London Congestion Charge: A Comprehensive Guide

Jan 31, 2024

London Congestion Charge: A Comprehensive Guide

London Congestion Charge: A Comprehensive Guide

If you're planning to drive in London, you may encounter the Congestion Charge, a daily fee applicable when entering specific parts of the city. Our guide provides comprehensive information on this charge, covering its application, payment details, penalties for non-compliance, and the process for appealing fines.

Overview of the London Congestion Charge

The Congestion Charge is a fee aimed at reducing traffic congestion in central London during specific hours. Managed by Transport for London (TfL), it spans from Kings Cross in the north to Vauxhall in the south, and Paddington in the west to Whitechapel in the east, with ANPR cameras monitoring the perimeter.

Differentiation from ULEZ and LEZ

It's distinct from the Ultra Low Emission Zone (ULEZ) and Low Emission Zone (LEZ), where additional fees target specific areas to combat air pollution.

Fee Structure

The charge is £15 per day when paid in advance or on the day, rising to £17.50 if paid by midnight on the third day after the journey.

Operating Hours

Effective seven days a week, the charge applies from 7:00 am to 18:00 pm Monday to Friday and 12:00 to 18:00 Saturday to Sunday (and bank holidays). No charge on Christmas Day or New Year's Day.

Strategies to Avoid Payment

Traveling between 18:00 and 7:00 Monday to Friday and 18:00 to 12:00 Saturday to Sunday (including bank holidays) exempts you from the charge, as well as during Christmas Day or New Year's Day.

Applicable Vehicles

Cars with emission standards of Euro 4 (NOx) for petrol and Euro 6 (NOx and PM) for diesel must pay the charge. Exceptions include electric, hydrogen, and some plug-in hybrid models. Foreign-registered cars also face charges.


Residents within the C-Charge zone can receive a 90% discount. Full exemptions, with a £10 annual registration fee, apply to disabled drivers with a Blue Badge, Euro 5 or 6 petrol cars, electric vehicles, vehicles with nine or more seats, motorised tricycles, and motorcycles.

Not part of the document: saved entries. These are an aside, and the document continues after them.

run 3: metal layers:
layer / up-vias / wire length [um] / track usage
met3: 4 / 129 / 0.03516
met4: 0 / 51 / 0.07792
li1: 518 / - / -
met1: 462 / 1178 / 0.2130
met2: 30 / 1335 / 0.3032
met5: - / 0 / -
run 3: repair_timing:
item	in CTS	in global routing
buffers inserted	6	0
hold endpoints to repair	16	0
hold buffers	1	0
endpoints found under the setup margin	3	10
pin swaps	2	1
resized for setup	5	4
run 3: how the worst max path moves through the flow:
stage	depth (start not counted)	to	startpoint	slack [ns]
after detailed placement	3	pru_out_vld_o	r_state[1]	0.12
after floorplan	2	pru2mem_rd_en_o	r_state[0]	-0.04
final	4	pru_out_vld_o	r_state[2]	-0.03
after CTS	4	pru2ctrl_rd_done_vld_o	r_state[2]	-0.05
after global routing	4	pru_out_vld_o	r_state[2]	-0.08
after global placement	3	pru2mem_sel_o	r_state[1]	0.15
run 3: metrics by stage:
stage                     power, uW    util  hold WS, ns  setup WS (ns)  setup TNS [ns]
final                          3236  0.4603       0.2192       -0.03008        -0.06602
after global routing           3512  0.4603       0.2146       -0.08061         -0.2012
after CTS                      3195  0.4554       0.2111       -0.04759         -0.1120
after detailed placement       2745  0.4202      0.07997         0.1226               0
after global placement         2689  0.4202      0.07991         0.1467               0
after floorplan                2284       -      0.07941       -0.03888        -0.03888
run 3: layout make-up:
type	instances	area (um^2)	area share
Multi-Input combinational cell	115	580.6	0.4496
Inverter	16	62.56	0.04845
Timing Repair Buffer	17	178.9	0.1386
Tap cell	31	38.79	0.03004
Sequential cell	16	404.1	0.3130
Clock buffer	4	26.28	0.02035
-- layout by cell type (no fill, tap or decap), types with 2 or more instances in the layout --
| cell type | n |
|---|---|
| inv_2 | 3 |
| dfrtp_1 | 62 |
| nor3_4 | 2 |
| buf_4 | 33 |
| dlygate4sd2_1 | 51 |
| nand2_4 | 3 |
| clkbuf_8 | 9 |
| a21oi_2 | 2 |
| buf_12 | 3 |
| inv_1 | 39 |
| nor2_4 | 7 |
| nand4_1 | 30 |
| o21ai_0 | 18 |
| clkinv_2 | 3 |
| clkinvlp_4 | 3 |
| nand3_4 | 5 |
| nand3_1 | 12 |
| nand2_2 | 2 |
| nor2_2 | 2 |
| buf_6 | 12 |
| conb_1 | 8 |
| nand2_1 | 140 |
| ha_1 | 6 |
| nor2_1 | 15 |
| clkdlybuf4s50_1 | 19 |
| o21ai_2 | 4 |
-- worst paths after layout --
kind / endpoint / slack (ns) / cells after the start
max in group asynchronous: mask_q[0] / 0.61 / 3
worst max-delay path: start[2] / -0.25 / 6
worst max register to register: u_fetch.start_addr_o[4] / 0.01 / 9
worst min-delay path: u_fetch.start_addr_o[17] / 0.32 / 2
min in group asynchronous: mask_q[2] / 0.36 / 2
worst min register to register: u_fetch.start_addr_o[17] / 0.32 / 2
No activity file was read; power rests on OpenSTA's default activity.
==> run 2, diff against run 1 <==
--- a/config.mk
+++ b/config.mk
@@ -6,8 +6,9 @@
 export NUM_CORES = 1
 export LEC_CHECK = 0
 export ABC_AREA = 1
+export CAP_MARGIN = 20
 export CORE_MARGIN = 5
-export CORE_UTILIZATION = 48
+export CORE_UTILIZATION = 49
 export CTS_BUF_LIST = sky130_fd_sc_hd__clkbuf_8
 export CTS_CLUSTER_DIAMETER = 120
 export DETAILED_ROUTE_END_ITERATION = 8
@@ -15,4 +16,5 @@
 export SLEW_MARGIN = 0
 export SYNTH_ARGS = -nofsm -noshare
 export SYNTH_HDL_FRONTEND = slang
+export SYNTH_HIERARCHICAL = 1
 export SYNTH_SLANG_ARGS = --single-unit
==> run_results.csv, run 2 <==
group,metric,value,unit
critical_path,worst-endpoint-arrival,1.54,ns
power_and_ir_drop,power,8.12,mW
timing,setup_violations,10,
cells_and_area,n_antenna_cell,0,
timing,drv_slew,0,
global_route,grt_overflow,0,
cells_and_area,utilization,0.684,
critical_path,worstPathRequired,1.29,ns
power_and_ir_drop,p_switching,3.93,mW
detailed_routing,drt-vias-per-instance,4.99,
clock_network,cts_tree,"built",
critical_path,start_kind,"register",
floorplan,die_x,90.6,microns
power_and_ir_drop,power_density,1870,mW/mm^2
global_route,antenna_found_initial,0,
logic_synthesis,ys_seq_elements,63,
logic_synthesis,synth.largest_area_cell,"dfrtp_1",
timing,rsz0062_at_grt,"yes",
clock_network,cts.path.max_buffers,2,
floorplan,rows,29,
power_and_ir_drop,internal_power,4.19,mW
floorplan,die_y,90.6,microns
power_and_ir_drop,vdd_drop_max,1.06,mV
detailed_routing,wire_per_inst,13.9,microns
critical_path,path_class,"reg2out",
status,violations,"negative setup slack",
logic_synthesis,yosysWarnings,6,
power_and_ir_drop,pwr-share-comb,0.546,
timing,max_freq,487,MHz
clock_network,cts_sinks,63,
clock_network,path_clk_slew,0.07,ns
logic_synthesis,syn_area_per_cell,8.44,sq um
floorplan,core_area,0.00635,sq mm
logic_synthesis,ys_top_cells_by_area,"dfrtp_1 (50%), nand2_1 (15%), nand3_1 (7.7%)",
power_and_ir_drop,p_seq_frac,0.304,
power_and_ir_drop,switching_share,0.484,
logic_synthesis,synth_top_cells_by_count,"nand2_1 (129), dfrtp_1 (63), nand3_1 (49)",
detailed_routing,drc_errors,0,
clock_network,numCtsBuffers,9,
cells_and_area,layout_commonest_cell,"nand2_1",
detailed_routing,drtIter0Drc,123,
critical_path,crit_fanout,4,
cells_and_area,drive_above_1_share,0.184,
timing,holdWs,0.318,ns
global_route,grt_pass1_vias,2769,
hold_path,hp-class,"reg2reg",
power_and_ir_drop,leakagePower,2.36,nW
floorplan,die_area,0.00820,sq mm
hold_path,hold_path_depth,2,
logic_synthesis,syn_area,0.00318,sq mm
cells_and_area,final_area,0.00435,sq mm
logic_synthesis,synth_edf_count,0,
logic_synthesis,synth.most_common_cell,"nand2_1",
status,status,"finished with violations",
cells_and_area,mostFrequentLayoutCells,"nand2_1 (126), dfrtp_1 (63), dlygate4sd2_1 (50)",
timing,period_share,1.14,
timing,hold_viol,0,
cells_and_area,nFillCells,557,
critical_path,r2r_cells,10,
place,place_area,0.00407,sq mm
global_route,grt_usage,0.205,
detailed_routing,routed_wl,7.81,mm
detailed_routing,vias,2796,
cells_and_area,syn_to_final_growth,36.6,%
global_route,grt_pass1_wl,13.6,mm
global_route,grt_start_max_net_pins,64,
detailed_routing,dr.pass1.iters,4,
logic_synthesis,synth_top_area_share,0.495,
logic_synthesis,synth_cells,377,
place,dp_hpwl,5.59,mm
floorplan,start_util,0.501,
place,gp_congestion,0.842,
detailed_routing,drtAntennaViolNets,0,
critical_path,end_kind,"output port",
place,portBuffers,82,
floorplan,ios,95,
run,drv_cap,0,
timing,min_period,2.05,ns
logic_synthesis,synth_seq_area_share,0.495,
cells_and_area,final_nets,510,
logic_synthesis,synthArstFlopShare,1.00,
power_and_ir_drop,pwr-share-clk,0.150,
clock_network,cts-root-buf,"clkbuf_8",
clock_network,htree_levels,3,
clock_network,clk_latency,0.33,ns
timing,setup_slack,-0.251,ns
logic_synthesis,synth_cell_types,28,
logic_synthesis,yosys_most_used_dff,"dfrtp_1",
--- config.mk ---
export PLATFORM = sky130hd
export DESIGN_NAME = agc_gain_controller
export DESIGN_NICKNAME = d
export VERILOG_FILES = /design/src/rtl/agc_gain_controller.sv
export SDC_FILE = /design/constraint.sdc
export NUM_CORES = 1
export LEC_CHECK = 0
export CAP_MARGIN = 30
export CORE_UTILIZATION = 54
export CTS_CLUSTER_DIAMETER = 150
export DETAILED_ROUTE_END_ITERATION = 8
export MAX_ROUTING_LAYER = met4
export PLACE_DENSITY = 0.82
export REMOVE_ABC_BUFFERS = 1
export SLEW_MARGIN = 5
export SYNTH_ARGS = -nofsm -noshare
export SYNTH_HDL_FRONTEND = slang
export SYNTH_SLANG_ARGS = --single-unit
--- constraint.sdc ---
create_clock -name clk -period 3.2 [get_ports clk]
set_input_delay 0.64 -clock clk [delete_from_list [all_inputs] [get_ports clk]]
set_output_delay 0.64 -clock clk [all_outputs]
set_load 0.01 [all_outputs]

Electric Vehicle Exemption

Electric car drivers are exempt until December 24, 2025, with eligibility requiring a Cleaner Vehicle Discount application; otherwise, the daily Congestion Charge fee applies.

Payment Methods

Payment options include online payment through the TFL website, selected newsagents, petrol stations, or around 100 self-service machines in car parks (credit and debit cards only). Regular users can register for Auto Pay, offering a £1 per day discount.

Penalties for Non-Payment

Failure to pay by midnight the day after entering the C-Charge zone results in a Penalty Charge Notice (PCN) of £180 (£90 if paid within 14 days).

Appealing Fines

Appeals can be made within 28 days for various reasons, such as not being the vehicle's keeper, having paid the charge, vehicle exemption, unauthorized use, a 100% discount registration, or the vehicle being on hire. Appeals can be submitted online or by mail to Congestion Charging, PO Box 344, Darlington, DL1 9QE.

Historical Context

Introduced in 2003 by then Mayor Ken Livingstone at £5 a day, the Congestion Charge has increased to £15 a day for most drivers. The 'Western Extension' introduced in 2007 was later removed in 2010 following protests.

This summary encapsulates key information about the London Congestion Charge.